[CHAPTER IX]

DINNER (continued)

“The combat deepens. On ye brave,
The cordon bleu, and then the grave!
Wave, landlord! all thy menus wave,
And charge with all thy devilry!”

French soup—A regimental dinner—A city banquet—Baksheesh—Aboard ship—An ideal dinner—Cod’s liver—Sleeping in the kitchen—A fricandeau—Regimental messes—Peter the Great—Napoleon the Great—Victoria—The Iron Duke—Mushrooms—A medical opinion—A North Pole banquet—Dogs as food—Plain unvarnished fare—The Kent Road cookery—More beans than bacon.

“What’s in a name?” inquired the love-sick Juliet. “What?” echoes the bad fairy “Ala.” After all the fuss made by the French over their soups, we might expect more variety than is given us. If it be true that we English have only one sauce, it is equally true that our lively neighbours have only one soup—and that one is a broth. It is known to the frequenters of restaurants under at least eleven different names Brunoise, Jardinière, Printanier, Chiffonade, Macédoine, Julienne, Faubonne, Paysanne, Flamande, Mitonnage, Croûte au Pot, and, as Sam Weller would say, “It’s the flavouring as does it.” It is simply bouillon, plain broth, and weak at that. The addition of a cabbage, or a leek, or a common or beggar’s crust, will change a potage à la Jardinière into a Croûte au Pot, and vice versa. Great is “Ala”; and five hundred per cent is her profit!

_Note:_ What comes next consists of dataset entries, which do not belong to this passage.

### src/rtl/jtdd_gfxrom_server.sv
// Graphics ROM responder for the char, scroll and object layers: one cached word per
// layer, misses fetched over a single-outstanding SDRAM port with round-robin arbitration.
module jtdd_gfxrom_server #(
  parameter logic [21:0] CHAR_OFFSET = 22'h00000,
  parameter logic [21:0] SCR_OFFSET  = 22'h08000,
  parameter logic [21:0] OBJ_OFFSET  = 22'h20000
)(
  input  logic        clk,
  input  logic        rst_n,
  input  logic [15:0] char_addr,
  output logic [7:0]  char_data,
  output logic        char_ok,
  input  logic [16:0] scr_addr,
  output logic [15:0] scr_data,
  output logic        scr_ok,
  input  logic [18:0] obj_addr,
  output logic [15:0] obj_data,
  output logic        obj_ok,
  output logic [21:0] sdram_addr,
  output logic        sdram_req,
  input  logic        sdram_ack,
  input  logic        sdram_dst,
  input  logic [15:0] sdram_dout
);

  typedef enum logic [1:0] {ST_IDLE, ST_REQ, ST_WAIT} state_t;

  localparam logic [1:0] SLOT_CHAR = 2'd0;
  localparam logic [1:0] SLOT_SCR  = 2'd1;
  localparam logic [1:0] SLOT_OBJ  = 2'd2;

  state_t      state;
  logic [1:0]  rr;
  logic [1:0]  gnt;
  logic [18:0] itag;

  logic [14:0] char_tag;
  logic [16:0] scr_tag;
  logic [18:0] obj_tag;
  logic [15:0] char_word, scr_word, obj_word;
  logic        char_vld, scr_vld, obj_vld;

  logic [3:0]  miss;
  logic [1:0]  s0, s1, s2, sel;
  logic [21:0] fetch_addr;
  logic [18:0] fetch_tag;

  function automatic logic [1:0] next_slot(input logic [1:0] s);
    return (s == SLOT_OBJ) ? SLOT_CHAR : s + 2'd1;
  endfunction

  always_comb begin
    char_ok   = char_vld && (char_addr[15:1] == char_tag);
    scr_ok    = scr_vld  && (scr_addr == scr_tag);
    obj_ok    = obj_vld  && (obj_addr == obj_tag);
    char_data = char_addr[0] ? char_word[15:8] : char_word[7:0];
    scr_data  = scr_word;
    obj_data  = obj_word;
    miss      = {1'b0, ~obj_ok, ~scr_ok, ~char_ok};
  end

  // Priority order starts at rr, which always points just past the last granted slot
  always_comb begin
    s0  = rr;
    s1  = next_slot(s0);
    s2  = next_slot(s1);
    sel = miss[s0] ? s0 : (miss[s1] ? s1 : s2);
    fetch_addr = '0;
    fetch_tag  = '0;
    case (sel)
      SLOT_CHAR: begin
        fetch_addr = CHAR_OFFSET + {7'd0, char_addr[15:1]};
        fetch_tag  = {4'd0, char_addr[15:1]};
      end
      SLOT_SCR: begin
        fetch_addr = SCR_OFFSET + {5'd0, scr_addr};
        fetch_tag  = {2'd0, scr_addr};
      end
      default: begin
        fetch_addr = OBJ_OFFSET + {3'd0, obj_addr};
        fetch_tag  = obj_addr;
      end
    endcase
  end

  always_ff @(posedge clk or negedge rst_n) begin
    if (!rst_n) begin
      state      <= ST_IDLE;
      rr         <= SLOT_CHAR;
      gnt        <= SLOT_CHAR;
      itag       <= '0;
      sdram_req  <= 1'b0;
      sdram_addr <= '0;
      char_tag   <= '0;
      scr_tag    <= '0;
      obj_tag    <= '0;
      char_word  <= '0;
      scr_word   <= '0;
      obj_word   <= '0;
      char_vld   <= 1'b0;
      scr_vld    <= 1'b0;
      obj_vld    <= 1'b0;
    end else begin
      case (state)
        ST_IDLE: if (|miss) begin
          gnt        <= sel;
          itag       <= fetch_tag;
          sdram_addr <= fetch_addr;
          sdram_req  <= 1'b1;
          rr         <= next_slot(sel);
          state      <= ST_REQ;
        end
        ST_REQ: if (sdram_ack) begin
          sdram_req <= 1'b0;
          state     <= ST_WAIT;
        end
        ST_WAIT: if (sdram_dst) begin
          // The issued tag is stored, so a stale fetch lands without raising ok
          case (gnt)
            SLOT_CHAR: begin
              char_tag  <= itag[14:0];
              char_word <= sdram_dout;
              char_vld  <= 1'b1;
            end
            SLOT_SCR: begin
              scr_tag  <= itag[16:0];
              scr_word <= sdram_dout;
              scr_vld  <= 1'b1;
            end
            default: begin
              obj_tag  <= itag;
              obj_word <= sdram_dout;
              obj_vld  <= 1'b1;
            end
          endcase
          state <= ST_IDLE;
        end
        default: state <= ST_IDLE;
      endcase
    end
  end

endmodule
### config.mk
export PLATFORM = sky130hd
export DESIGN_NAME = jtdd_gfxrom_server
export DESIGN_NICKNAME = d
export VERILOG_FILES = /design/src/rtl/jtdd_gfxrom_server.sv
export SDC_FILE = /design/constraint.sdc
export NUM_CORES = 1
export LEC_CHECK = 0
export CORE_MARGIN = 1.5
export CORE_UTILIZATION = 55
export CTS_CLUSTER_DIAMETER = 100
export DETAILED_ROUTE_END_ITERATION = 16
export DONT_BUFFER_PORTS = 1
export PLACE_DENSITY = 0.8
export RECOVER_POWER = 100
export SLEW_MARGIN = 20
export SYNTH_ARGS = -nofsm -noshare
export SYNTH_HDL_FRONTEND = slang
export SYNTH_SLANG_ARGS = --single-unit
### constraint.sdc
create_clock -name clk -period 2.2 [get_ports clk]
set_input_delay 0.22 -clock clk [delete_from_list [all_inputs] [get_ports clk]]
set_output_delay 0.22 -clock clk [all_outputs]
set_load 0.01 [all_outputs]
# [After elaboration in Yosys (flattened, before gate mapping)]
# Cells that the tools add are included.
[word_totals] out_inout_bits=66 elab_cells=73 register_bits=150 in_bits=72
[op_classes] n_addsub=5 n_mux=19 bitwise_logic=4 eq_ne=13 order_cmp=2 n_reduce_logical=15
[ops] cell="$pmux W20 S2" count=1
[ops] cell="$pmux W19 S2" count=1
[ops] cell="$add A18 B19 Y20 const A" count=1
[ops] cell="$eq A19 B19 Y1" count=1
[ops] cell="$add A16 B17 Y18 const A" count=1
[ops] cell="$eq A17 B17 Y1" count=1
[ops] cell="$mux W2" count=8
[ops] cell="$eq A15 B15 Y1" count=1
[ops] cell="$reduce_and A3 Y1" count=5
[ops] cell="$eq A2 B2 Y1 const B" count=4
[ops] cell="$mux W8" count=1
[ops] cell="$add A2 B1 Y2 const B" count=3
[ops] cell="$eq A2 B1 Y1 const B" count=3
[ops] cell="$logic_not A2 Y1" count=3
[ops] cell="$lt A2 B3 Y1 const B" count=2
[ops] cell="$ne A2 B2 Y1 const B" count=3
[ops] cell="$pmux W2 S3" count=1
[ops] cell="$bmux W1 S2" count=2
[ops] cell="$mux W1" count=4
[ops] cell="$not A1 Y1" count=4
[ops] cell="$logic_and A1 B1 Y1" count=3
[ops] cell="$reduce_or A3 Y1" count=1
[ops] cell="$pmux W1 S2" count=1
[ops] cell="$reduce_and A2 Y1" count=1
[ops] cell="other kinds (2)" count=2

# [Logic depth before layout (Yosys ltp)]
[logic_depth] ltp_word=9 ltp_mapped=9 mapped_depth_nobuf=7

# [Worst setup path after synthesis]
# OpenSTA, ideal clock, no wires.
[synth_timing] kind="register to register" start="register char_tag[5]" end="register itag[11]" synth_period_minus_slack_ns=1.973 arrival_time_ns=1.895 stages_incl_launch_ff=9 slack_ns=0.227 setup_time_ns=0.078 required_ns=2.122 n_path_buf=1 cell_sequence="dfrtp_1 xnor2_1 nand4_1 nor4_4 a21oi_1 and3b_1 buf_2 a221oi_1 o2bb2ai_1"
[synth_between] elab_chain_cells=9 word_cells_on_any_way=14 classes_between="eq/ne: 2; mux: 7; bitwise: 1; reduce/logical: 4"
[synth_rtl] item="from (decl)" line="37" rtl="logic [14:0] char_tag;"
[synth_rtl] item="from (signal assigned)" line="121" rtl="char_tag <= itag[14:0];"
[synth_rtl] item="$eq A15 B15 Y1 *" line="53" rtl="char_ok = char_vld && (char_addr[15:1] == char_tag);"
[synth_rtl] item="$logic_and A1 B1 Y1 *" line="53"
[synth_rtl] item="net char_ok" line="12" rtl="output logic char_ok,"
[synth_rtl] item="$not A1 Y1 *" line="59" rtl="miss = {1'b0, ~obj_ok, ~scr_ok, ~char_ok};"
[synth_rtl] item="$bmux W1 S2" line="67" rtl="sel = miss[s0] ? s0 : (miss[s1] ? s1 : s2);"
[synth_rtl] item="$mux W1 (implied by the code)" line="67"
[synth_rtl] item="$mux W2 (2 in series)" line="67"
[synth_rtl] item="$eq A2 B1 Y1 or $logic_not A2 Y1 (tied branches)" line="70" rtl="case (sel)"
[synth_rtl] item="$pmux W19 S2" line="70"
[synth_rtl] item="to (signal assigned)" line="107" rtl="itag <= fetch_tag;"
[synth_rtl] item="to (decl)" line="35" rtl="logic [18:0] itag;"
# Mark *: on every way through the listed nets, which the timed path passes. The rest lies on a longest branch. The select of a mux whose other input is x is not followed.
# A chain may end at the register's enable or synchronous reset.

# [Final worst setup path]
[layout_timing] start="register char_tag[5]" end="register itag[10]"
[layout_between] elab_chain_cells=9 word_cells_on_any_way=14 classes_between="eq/ne: 2; mux: 7; bitwise: 1; reduce/logical: 4"
[layout_rtl] item="$eq A15 B15 Y1 *" line="53"
[layout_rtl] item="$logic_and A1 B1 Y1 *" line="53"
[layout_rtl] item="$not A1 Y1 *" line="59"
[layout_rtl] item="$bmux W1 S2" line="67"
[layout_rtl] item="$mux W1 (implied by the code)" line="67"
[layout_rtl] item="$mux W2 (2 in series)" line="67"
[layout_rtl] item="$eq A2 B1 Y1 or $logic_not A2 Y1 (tied branches)" line="70"
[layout_rtl] item="$pmux W19 S2" line="70"
# Mark *: on every way between the ends. The rest lies on a longest branch, timed or not. The select of a mux whose other input is x is not followed.

==> results.py <==
metrics = {
    "clocking": {
        "cts_tree": "done",
        "cts_sinks": 133,
        "path_clk_slew_ns": 0.06,
        "cts-buffers-inserted": 17,
        "cts_hold_buffers": 71,
        "cts_root_buffer": "clkbuf_8",
        "cts_max_level": 4,
        "clockBufferDepth": 2,
        "clk_latency_ns": 0.53,
    },
    "layout": {
        "mostFrequentLayoutCell": "dfrtp_1",
        "multi_input_area_sq_um": 2900,
        "syn2layout_area_growth_pct": 33.6,
        "ff_latch_area_sq_um": 3330,
        "final_cell_mix": "133 x dfrtp_1, 97 x mux2_2, 71 x dlygate4sd3_1",
        "drive_above_1_share": 0.396,
        "nFillCells": 598,
        "final_cells": 693,
        "fin_nets": 615,
        "n_antenna_cell": 0,
    },
    "power_and_ir_drop": {
        "p_clk_frac": 0.253,
        "vdd_drop_max_v": 0.000689,
        "power_density_nw_per_um2": 1450,
        "seqPwrFrac": 0.406,
        "pwr-share-comb": 0.340,
        "sw_frac_of_total": 0.355,
        "p_leak_nw": 3.61,
        "switching_power_mw": 4.16,
        "p_int_mw": 7.54,
    },
    "timing": {
        "final-setup-viol-count": 30,
        "fin_hold_ws_ns": -0.619,
        "report.final.slew_viol_count": 0,
        "period_share": 1.07,
        "hold_violations": 133,
        "finalSetupTns_ns": -2.96,
        "period_minus_slack_ns": 2.35,
        "fin_ws_ns": -0.155,
        "skew_ns": 0.00950,
        "max_slew.worst_pin.slew_ns": 0.709,
        "rsz0062_at_grt": "yes",
        "clock.fmax_mhz": 425,
        "slew_headroom": 0.527,
    },
    "grt": {
        "grt_pass1_wl_mm": 25.6,
        "grtUsageTotal": 0.302,
        "first_global_vias": 4609,
        "grt_antenna_before_repair": 0,
        "grt_start_max_net_pins": 134,
        "overflow": 0,
    },
    "synth": {
        "yosysSeqAreaShare": 0.549,
        "synth_warnings": 0,
        "synthArstFlopShare": 1.00,
        "synthCells": 454,
        "synth.distinct_cells": 40,
        "syn-cell-area_sq_um": 6060,
        "synth-seq-cells": 133,
        "synth_area_leader_cell": "dfrtp_1",
        "synth_area_leaders": "dfrtp_1 55%, mux2_2 20%, xnor2_1 4.2%, xor2_1 3.2%, a221oi_1 2.7%",
        "synth_edf_count": 0,
        "synth_ff_type": "dfrtp_1",
        "post-synth-top-area-fraction": 0.549,
        "synth_area_per_cell_sq_um": 13.3,
    },
    "job": {
        "max_cap_viol_count": 0,
    },
    "floorplan": {
        "boundaryPins": 138,
        "dieArea_sq_um": 11700,
        "die_x_um": 108,
        "start_util": 0.561,
        "core_sq_um": 10800,
        "die_h_um": 108,
        "row_count": 38,
    },
    "setup_path": {
        "cp.required_ns": 2.61,
        "crit_chain": "xnor2_1 > nand4_1 > nor4_4 > buf_4 > buf_4 > a311oi_4 > buf_4 > nor2_1 > o2bb2ai_1",
        "cp_slowest_stage_delay_ns": 0.43,
        "worst_setup_path_end_kind": "flop",
        "cp.arrival_ns": 2.76,
        "cp_max_fo": 7,
        "critPathMostFrequentCell": "buf_4",
        "start_kind": "flop",
        "setup.worst_path.class": "reg -> reg",
        "slowest_stage": "dfrtp_1",
    },
    "place": {
        "place.gp.congestion": 0.848,
        "dpl.hpwl_mm": 9.57,
        "dp_cells": 580,
        "post-place-ws_ns": -0.115,
        "place.port_buffers": 0,
    },
    "run_status": {
        "failed_checks": "hold timing, setup timing",
        "status": "complete, but fails checks",
    },
    "route": {
        "routedWlPerCell_um": 26.1,
        "viasPerCell": 6.29,
        "drc": 0,
        "totalWireLength_mm": 18.1,
        "first_pass_iters": 5,
        "ant_nets": 0,
        "drt-initial-drc-count": 322,
        "vias": 4362,
    },
    "hold_path": {
        "hold_path.class": "in -> async",
    },
}
[flip-flops by register name (all words and copies together), names as in the netlist, 5 cells and up]
register,cells
sdram_addr,5
obj_data,16
char_tag,15
scr_data,16
itag,19
obj_tag,19
char_word,16
scr_tag,17
[routing by layer]
layer  routed length (um)  GRT usage  up-vias
li1                     -          -     1806
met1                 6740      0.364     2233
met2                 9110      0.486      249
met3                 1450     0.0826       74
met4                  750      0.176        0
met5                    0          0        -
[cells by family (layout without fill, tap and decap cells)]
group	after synthesis	count (layout)	share of synthesized area
AO/OA/AOI/OAI	48	48	0.0690
XOR/XNOR	51	51	0.0737
adder cells (fa/ha/maj)	2	2	0.00413
buffers and inverters	40	138	0.0399
flip-flops	133	133	0.549
multiplexers	107	107	0.199
other	1	2	0.000619
AND/OR/NAND/NOR	72	72	0.0646
[worst max-delay path, delay by kind of cell (launching register included)]
family	cells	cell delay [ns]
xor gates and xnor gates	1	0.26
and+or+nand+nor	3	0.80
buffers and inverters	3	0.52
DFF	1	0.43
AOI/OAI and AO/OA	2	0.24
[cell usage after synthesis (2+ instances only)]
cell type / n
nand2_1: 8
buf_2: 4
nand3_1: 2
nor3_1: 2
a21o_1: 2
o2bb2ai_1: 15
buf_4: 19
nor2_1: 31
xnor2_1: 29
dfrtp_1: 133
xor2_1: 22
mux2_2: 107
nand4_1: 9
o21ai_0: 2
inv_1: 3
nand2b_1: 3
nand3b_1: 2
a22o_1: 4
ha_1: 2
nor4_1: 5
a221oi_1: 19
buf_6: 2
clkbuf_1: 12
[repair_timing]
item | CTS | global route
gates cloned | 1 | 1
endpoints found under the setup margin | 30 | 32
resized for setup | 39 | 39
buffers inserted | 3 | 7
pin swaps | 39 | 32
endpoints found under the hold margin | 208 | 133
[layout make-up]
cell class	count	area share
inverter	3	0.00139
sequential	133	0.411
clock buffer	22	0.0572
timing repair buffer	104	0.132
multi-input combinational	282	0.358
tap	140	0.0216
clock inverter	9	0.0186
[through the flow]
| stage | total power, mW | util | area [sq um] |
|---|---|---|---|
| 6_report | 11.7 | 0.750 | 8090 |
| 5_1_grt | 12.2 | 0.750 | 8090 |
| 4_1_cts | 11.0 | 0.722 | 7790 |
| 3_5_place_dp | 7.59 | 0.575 | 6200 |
| 3_3_place_gp | 7.39 | 0.575 | 6200 |
| 2_1_floorplan | 6.84 | - | 6060 |
[worst paths after layout]
| path | startpoint | to | slack [ns] | depth (start not counted) |
|---|---|---|---|---|
| setup / recovery | char_tag[5] | itag[10] | -0.15 | 9 |
| hold / removal | rst_n | obj_data[2] | -0.62 | 0 |
| setup reg to reg | char_tag[5] | itag[10] | -0.15 | 9 |
| hold reg to reg | char_vld | char_vld | 0.49 | 1 |
| max in group asynchronous | rst_n | scr_tag[9] | 2.63 | 0 |
| min in group clk | scr_addr[15] | sdram_addr[17] | 0.02 | 3 |
[power by group through the flow]
stage,Sequential [mW],Combinational [mW],Clock [mW]
final,4.75,3.98,2.96
after global routing,4.85,4.21,3.10
after CTS,4.60,3.44,2.94
after detailed placement,4.63,2.97,0
after global placement,4.55,2.84,0
after floorplan,4.26,2.57,0
No activity file was read; power rests on OpenSTA's default activity.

The amount of money lavished by diners-about upon the productions of the alien chef would be ludicrous to consider, were not the extravagance absolutely criminal. The writer has partaken of about the most expensive dinner—English for the most part, with French names to the dishes—that could be put on the table, the charge being (including wines) one guinea per mouth. Another banquet, given by a gay youth who had acquired a large sum through ruining somebody else on the Stock Exchange—the meal positively reeking of Ala—was charged for by the hotel manager at the rate of sixteen pounds per head, also including wines. I was told afterwards, though I am still sceptical as to the veracity of the statement, that the flowers on the table at that banquet cost alone more than £75. And only on the previous Sunday, our host’s father—a just nobleman and a God-fearing—had delivered a lecture, at a popular institution, on “Thrift.”